Bereits seit 2011 präsentiert Baila España herausragende Positionen der zeitgenössischen spanischen Tanzszene in Deutschland und nun das erste Mal in Hamburg beim Festival Baila España im MARKK. Das vom Instituto Cervantes initiierte Festival macht das deutsche Publikum mit einer Vielzahl spanischer Künstlerinnen und Künstler bekannt und macht dabei die Vielfalt aktueller choreografischer Sprache sichtbar. Am 27. September im MARKK präsentiert die Künstlerin Laila Tafur »Maja y Bastarda«.

Laila Tafur studierte Choreografie in Reykjavík, Lissabon und Barcelona. Zudem ist sie preisekrönte Tänzerin. Ihr bisheriges Schaffen brachte sie zu Zusammenarbeiten mit Jérôme Bel, Janet Novás und Xavier Le Roy. Ihre künstlerische Arbeit verbindet Tanz, Erinnerung und eine kritische Auseinandersetzung mit kultureller Überlieferung.

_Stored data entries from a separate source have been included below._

`src/rtl/sram_bus_arbiter.sv`:
```
// Shares one class-SRAM memory port between the fetch (inst) and MEM (data) masters.
// It issues one request at a time and routes responses in order through an owner FIFO.
module sram_bus_arbiter #(
    parameter  int MAX_OUT   = 2,
    parameter  int DATA_PRIO = 1,
    localparam int CNT_W     = $clog2(MAX_OUT + 1),
    localparam int PTR_W     = (MAX_OUT > 1) ? $clog2(MAX_OUT) : 1
) (
    input  logic             clk,
    input  logic             reset,

    input  logic             inst_req,
    input  logic             inst_wr,
    input  logic [1:0]       inst_size,
    input  logic [3:0]       inst_wstrb,
    input  logic [31:0]      inst_addr,
    input  logic [31:0]      inst_wdata,
    output logic             inst_addr_ok,
    output logic             inst_data_ok,
    output logic [31:0]      inst_rdata,

    input  logic             data_req,
    input  logic             data_wr,
    input  logic [1:0]       data_size,
    input  logic [3:0]       data_wstrb,
    input  logic [31:0]      data_addr,
    input  logic [31:0]      data_wdata,
    output logic             data_addr_ok,
    output logic             data_data_ok,
    output logic [31:0]      data_rdata,

    output logic             m_req,
    output logic             m_wr,
    output logic [1:0]       m_size,
    output logic [3:0]       m_wstrb,
    output logic [31:0]      m_addr,
    output logic [31:0]      m_wdata,
    input  logic             m_addr_ok,
    input  logic             m_data_ok,
    input  logic [31:0]      m_rdata,

    output logic [CNT_W-1:0] outstanding,
    output logic             stray_err
);

    typedef enum logic [1:0] {IDLE, GRANT_I, GRANT_D} state_t;

    state_t            state;
    logic              rr_last_data;
    logic [CNT_W-1:0]  count;
    logic [PTR_W-1:0]  head;
    logic [PTR_W-1:0]  tail;
    logic              owner [MAX_OUT];
    logic              stray_r;

    logic              full;
    logic              grant_vld;
    logic              grant_data;
    logic              sel_req;
    logic              accept;
    logic              pop;
    logic              head_owner;

    function automatic logic [PTR_W-1:0] next_ptr(input logic [PTR_W-1:0] p);
        return (p == PTR_W'(MAX_OUT - 1)) ? '0 : p + 1'b1;
    endfunction

    assign full = (count == CNT_W'(MAX_OUT));

    // Arbitration happens only in IDLE; a pending grant stays locked to its master.
    always_comb begin
        grant_vld  = 1'b0;
        grant_data = 1'b0;
        if (!reset) begin
            case (state)
                GRANT_I: begin
                    grant_vld  = 1'b1;
                    grant_data = 1'b0;
                end
                GRANT_D: begin
                    grant_vld  = 1'b1;
                    grant_data = 1'b1;
                end
                default: begin
                    if (!full) begin
                        if (inst_req && data_req) begin
                            grant_vld  = 1'b1;
                            grant_data = (DATA_PRIO != 0) ? 1'b1 : !rr_last_data;
                        end else if (data_req) begin
                            grant_vld  = 1'b1;
                            grant_data = 1'b1;
                        end else if (inst_req) begin
                            grant_vld  = 1'b1;
                            grant_data = 1'b0;
                        end
                    end
                end
            endcase
        end
    end

    assign sel_req = grant_data ? data_req : inst_req;
    assign m_req   = grant_vld & sel_req;
    assign m_wr    = grant_vld ? (grant_data ? data_wr    : inst_wr)    : 1'b0;
    assign m_size  = grant_vld ? (grant_data ? data_size  : inst_size)  : 2'b0;
    assign m_wstrb = grant_vld ? (grant_data ? data_wstrb : inst_wstrb) : 4'b0;
    assign m_addr  = grant_vld ? (grant_data ? data_addr  : inst_addr)  : 32'b0;
    assign m_wdata = grant_vld ? (grant_data ? data_wdata : inst_wdata) : 32'b0;

    assign accept       = m_req & m_addr_ok;
    assign inst_addr_ok = accept & !grant_data;
    assign data_addr_ok = accept &  grant_data;

    // Responses with nothing outstanding are strays and never reach a master.
    assign pop          = m_data_ok & (count != '0);
    assign head_owner   = owner[head];
    assign inst_data_ok = pop & !head_owner;
    assign data_data_ok = pop &  head_owner;
    assign inst_rdata   = m_rdata;
    assign data_rdata   = m_rdata;

    assign outstanding  = count;
    assign stray_err    = stray_r;

    always_ff @(posedge clk or posedge reset) begin
        if (reset) begin
            state        <= IDLE;
            rr_last_data <= 1'b0;
        end else if (accept) begin
            state        <= IDLE;
            rr_last_data <= grant_data;
        end else if (m_req) begin
            state        <= grant_data ? GRANT_D : GRANT_I;
        end else begin
            state        <= IDLE;
        end
    end

    always_ff @(posedge clk or posedge reset) begin
        if (reset) begin
            count   <= '0;
            head    <= '0;
            tail    <= '0;
            stray_r <= 1'b0;
        end else begin
            if (accept) begin
                tail <= next_ptr(tail);
            end
            if (pop) begin
                head <= next_ptr(head);
            end
            case ({accept, pop})
                2'b10:   count <= count + 1'b1;
                2'b01:   count <= count - 1'b1;
                default: count <= count;
            endcase
            if (m_data_ok && (count == '0)) begin
                stray_r <= 1'b1;
            end
        end
    end

    // Owner bits are payload only; validity is tracked by count/head/tail.
    always_ff @(posedge clk) begin
        if (accept) begin
            owner[tail] <= grant_data;
        end
    end

endmodule

```
`config.mk`:
```
export PLATFORM = sky130hd
export DESIGN_NAME = sram_bus_arbiter
export DESIGN_NICKNAME = d
export VERILOG_FILES = /design/src/rtl/sram_bus_arbiter.sv
export SDC_FILE = /design/constraint.sdc
export NUM_CORES = 1
export LEC_CHECK = 0
export CELL_PAD_IN_SITES_DETAIL_PLACEMENT = 1
export CELL_PAD_IN_SITES_GLOBAL_PLACEMENT = 1
export CORE_MARGIN = 2
export CORE_UTILIZATION = 13
export CTS_BUF_LIST = sky130_fd_sc_hd__clkbuf_4 sky130_fd_sc_hd__clkbuf_8
export DETAILED_ROUTE_END_ITERATION = 16
export GPL_TIMING_DRIVEN = 0
export PLACE_DENSITY_LB_ADDON = 0.1
export SKIP_CTS_REPAIR_TIMING = 1
export SYNTH_ARGS = -nofsm -noshare
export SYNTH_HDL_FRONTEND = slang
export SYNTH_SLANG_ARGS = --single-unit
```
`constraint.sdc`:
```
create_clock -name clk -period 2.26 [get_ports clk]
set_input_delay 0.452 -clock clk [delete_from_list [all_inputs] [get_ports clk]]
set_output_delay 0.452 -clock clk [all_outputs]
set_load 0.03 [all_outputs]
```
==> out/results.ini <==
[sta]
skew_ns=0.00627
fin_crit_sh_pct=107
min_period_ns=2.42
setup_viol=72
hold_viol=0
relSlewSlack_pct=64.6
rsz0062_at_grt=yes
holdWs_ns=0.399
max_freq_mhz=413
slew_violations=0
setup_slack_ns=-0.159
max_slew.worst_pin.slew_ns=0.526

[clock_network]
cts_inserted_buffers=3
path_clk_slew_ns=0.05
clockBufferDepth=2
clkSinkCount=9
cts_tree=built
cts_root_buf=clkbuf_8
clk_latency_ns=0.24
h-tree-depth=1

[status]
violations=setup timing
run_status=finished, violations left

[route]
firstDrtPassIters=3
via_count=3506
ant_nets=0
via_per_inst=4.00
drc_errors=0
dr.first_iter.drc_count=34
routed_wl_um=13800
routedWlPerCell_um=15.7

[die]
start_util_pct=13.1
die_h_um=130
dieArea_um2=16900
core_area_um2=15700
io_pins=323
die_w_um=130
rows=46

[cells_and_area]
syn_to_final_growth_pct=223
layout.nets=844
n_fill_cell=1827
layout_common_cells=211 x clkdlybuf4s50_1, 83 x nand2_1, 79 x buf_4, 74 x buf_6, 60 x a21oi_2
diodes=0
fin_area_um2=6670
drive_above_1_share_pct=49.5
layout_commonest_cell=clkdlybuf4s50_1

[job]
drv_cap=0

[yosys]
yosys.area_share.simple_pct=32.1
yosys_warnings=0
avgSynthCellArea_um2=5.95
postSynthCellCount=347
synth_seq_cells=9
synth_top_family_by_area=buffers and inverters
synth_nets=529
synth_cell_types=30
ys_seq_area_share_pct=11.4
syn-cell-area_um2=2060
synth-compound-area-share_pct=20.4
synth_xor_area_share_pct=2.12
synth.area.mux_share_pct=0.485
synth_fa_ha_area_share_pct=1.21

[pwr]
internal-power_mw=2.29
net-switching-power_mw=2.31
swShare_pct=50.2
clockPowerShare_pct=4.5
seqPwrFrac_pct=5.9
power_frac_comb_pct=89.6
p_leak_nw=2.87
ir_drop_mv=0.230
power_density_nw_per_um2=690

[critical_path]
crit_type=flop to primary output
rr_worst_depth=8
cp_max_fo=5
startpoint_type=flop
endpoint_kind=primary output
arrival_ns=1.97
worstPathRequired_ns=1.81

[grt]
grt_remaining_overflow=0
antenna_found_initial=0
grt_first_pass_wirelength_um=17700
track_usage_pct=13.2
grt_max_degree=11
grt_pass1_vias=3442

[placed_design]
postPlaceCellArea_um2=5490
dpl.hpwl_um=10600
dp_slack_ns=-1.12
numPortBuffers=290
gp_congestion=0.758

[worst_hold_path]
holdCritPathClass=input pin to async pin

## flip-flops by register name, summed over array words and instances (netlist names)
signal	cells
outstanding	2
head	1
owner	2
stray_err	1
tail	1
state	2
## cell families after synthesis
| logic type | Yosys count |
|---|---|
| muxes | 1 |
| xor gates and xnor gates | 5 |
| adders and majority gates | 2 |
| and+or+nand+nor | 162 |
| DFF | 9 |
| buffers and inverters | 89 |
| AOI/OAI and AO/OA | 79 |
## path summary, 6_finish.rpt
path,startpoint,end,slack (ns)
max in group asynchronous,reset,stray_err$_DFFE_PP0P_,1.74
worst max register to register,state[1]$_DFF_PP0_,outstanding[1]$_DFFE_PP0P_,0.07
worst max-delay path,state[1]$_DFF_PP0_,m_wdata[2],-0.16
worst min register to register,stray_err$_DFFE_PP0P_,stray_err$_DFFE_PP0P_,0.46
worst min-delay path,reset,state[0]$_DFF_PP0_,0.40
min in group clk,stray_err$_DFFE_PP0P_,stray_err$_DFFE_PP0P_,0.46
## routing by layer
| layer | track usage [%] | vias up | part of all wire (%) |
|---|---|---|---|
| li1 | - | 1679 | - |
| met1 | 13.7 | 1632 | 33 |
| met2 | 25.3 | 184 | 54 |
| met3 | 5.37 | 11 | 12 |
| met4 | 2.15 | 0 | 1.1 |
| met5 | 0 | - | 0 |
## cells in the mapped netlist
cell type,number,area share (%)
xor2_1,1,0.42
nor4b_2,1,0.73
nand3_1,1,0.24
nand2_1,144,26
nand2_2,1,0.30
nor2b_1,1,0.30
a21oi_1,73,18
buf_1,1,0.18
nor3_1,2,0.49
o21ai_4,1,0.79
a21o_1,1,0.36
buf_6,7,3.8
ha_1,2,1.2
nor2_1,6,1.1
inv_1,3,0.55
dfrtp_1,7,8.5
nand2b_2,1,0.42
buf_4,72,26
nand4bb_1,1,0.55
buf_2,6,1.5
nor2_4,1,0.55
and3_1,2,0.61
o21ai_1,1,0.24
mux2i_1,1,0.49
a2111oi_2,1,0.73
xnor2_1,4,1.7
nor2b_4,1,0.67
edfxtp_1,2,2.9
o21a_1,1,0.36
o21ai_0,1,0.24
## power by group through the flow
stage	clock [mW]	sequential (mW)	combinational, mW
2_1_floorplan	0	0.298	1.86
3_3_place_gp	0	0.270	3.10
3_5_place_dp	0	0.276	3.14
4_1_cts	0.205	0.274	3.15
5_1_grt	0.215	0.285	4.38
6_report	0.205	0.273	4.12
## critical path, stage by stage (launching register included)
cell       delay (ns)
dfrtp_1          0.40
ha_4             0.31
nand2b_4         0.15
o21a_4           0.17
clkbuf_16        0.17
buf_12           0.13
nand2_4          0.05
a21oi_4          0.17
buf_6            0.15
## through the flow
stage	power (mW)	TNS, ns	cells	util (%)
after floorplan	2.16	-0.0608	347	-
after global placement	3.37	-69.60	853	35.0
after detailed placement	3.41	-72.04	853	35.0
after CTS	3.63	-73.41	857	35.3
after global routing	4.88	-14.46	877	42.4
final	4.60	-9.08	877	42.4
## area by class of cell
class	count	area (um^2)	share of cell area (%)
Buffer	86	788	11.8
Clock buffer	4	48.8	0.732
Sequential cell	9	235	3.53
Inverter	3	15.0	0.225
Timing Repair Buffer	310	3310	49.7
Multi-Input combinational cell	249	2000	29.9
Tap cell	216	270	4.05
Note: power is estimated with default switching activity, not from simulation.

Ausgehend vom Flamencotanz ist die zentrale Frage der Tanzperformance »Maja y Bastarda« das Wie hinter der Weitergabe von Tanztraditionen und die Frage, wer darüber entscheidet, welche Formen als legitime Kunst gelten. Was sind die Grenzen zwischen Volkskultur und zeitgenössischer Kunst? Den Flamenco verstehe Tafur dabei nicht als festgeschriebene Tradition, sondern als lebendige Praxis in ständiger Veränderung. Was in der Performance entsteht, ist eine Kollision von traditionellen und zeitgenössischen Bewegungsformen. „Von Tablao bis zum Theater, von der Disko bis zur Höhle entsteht eine hybride choreografische Collage, in der sich unterschiedliche Zeiten, Orte und kulturelle Einflüsse überlagern. Tafur richtet dabei den Blick auf Tänze und Bewegungsformen, die in unterschiedlichen historischen und sozialen Kontexten als minderwertig, unernst oder „unrein“ abgewertet wurden.“ heißt es in der offiziellen Pressemitteilung.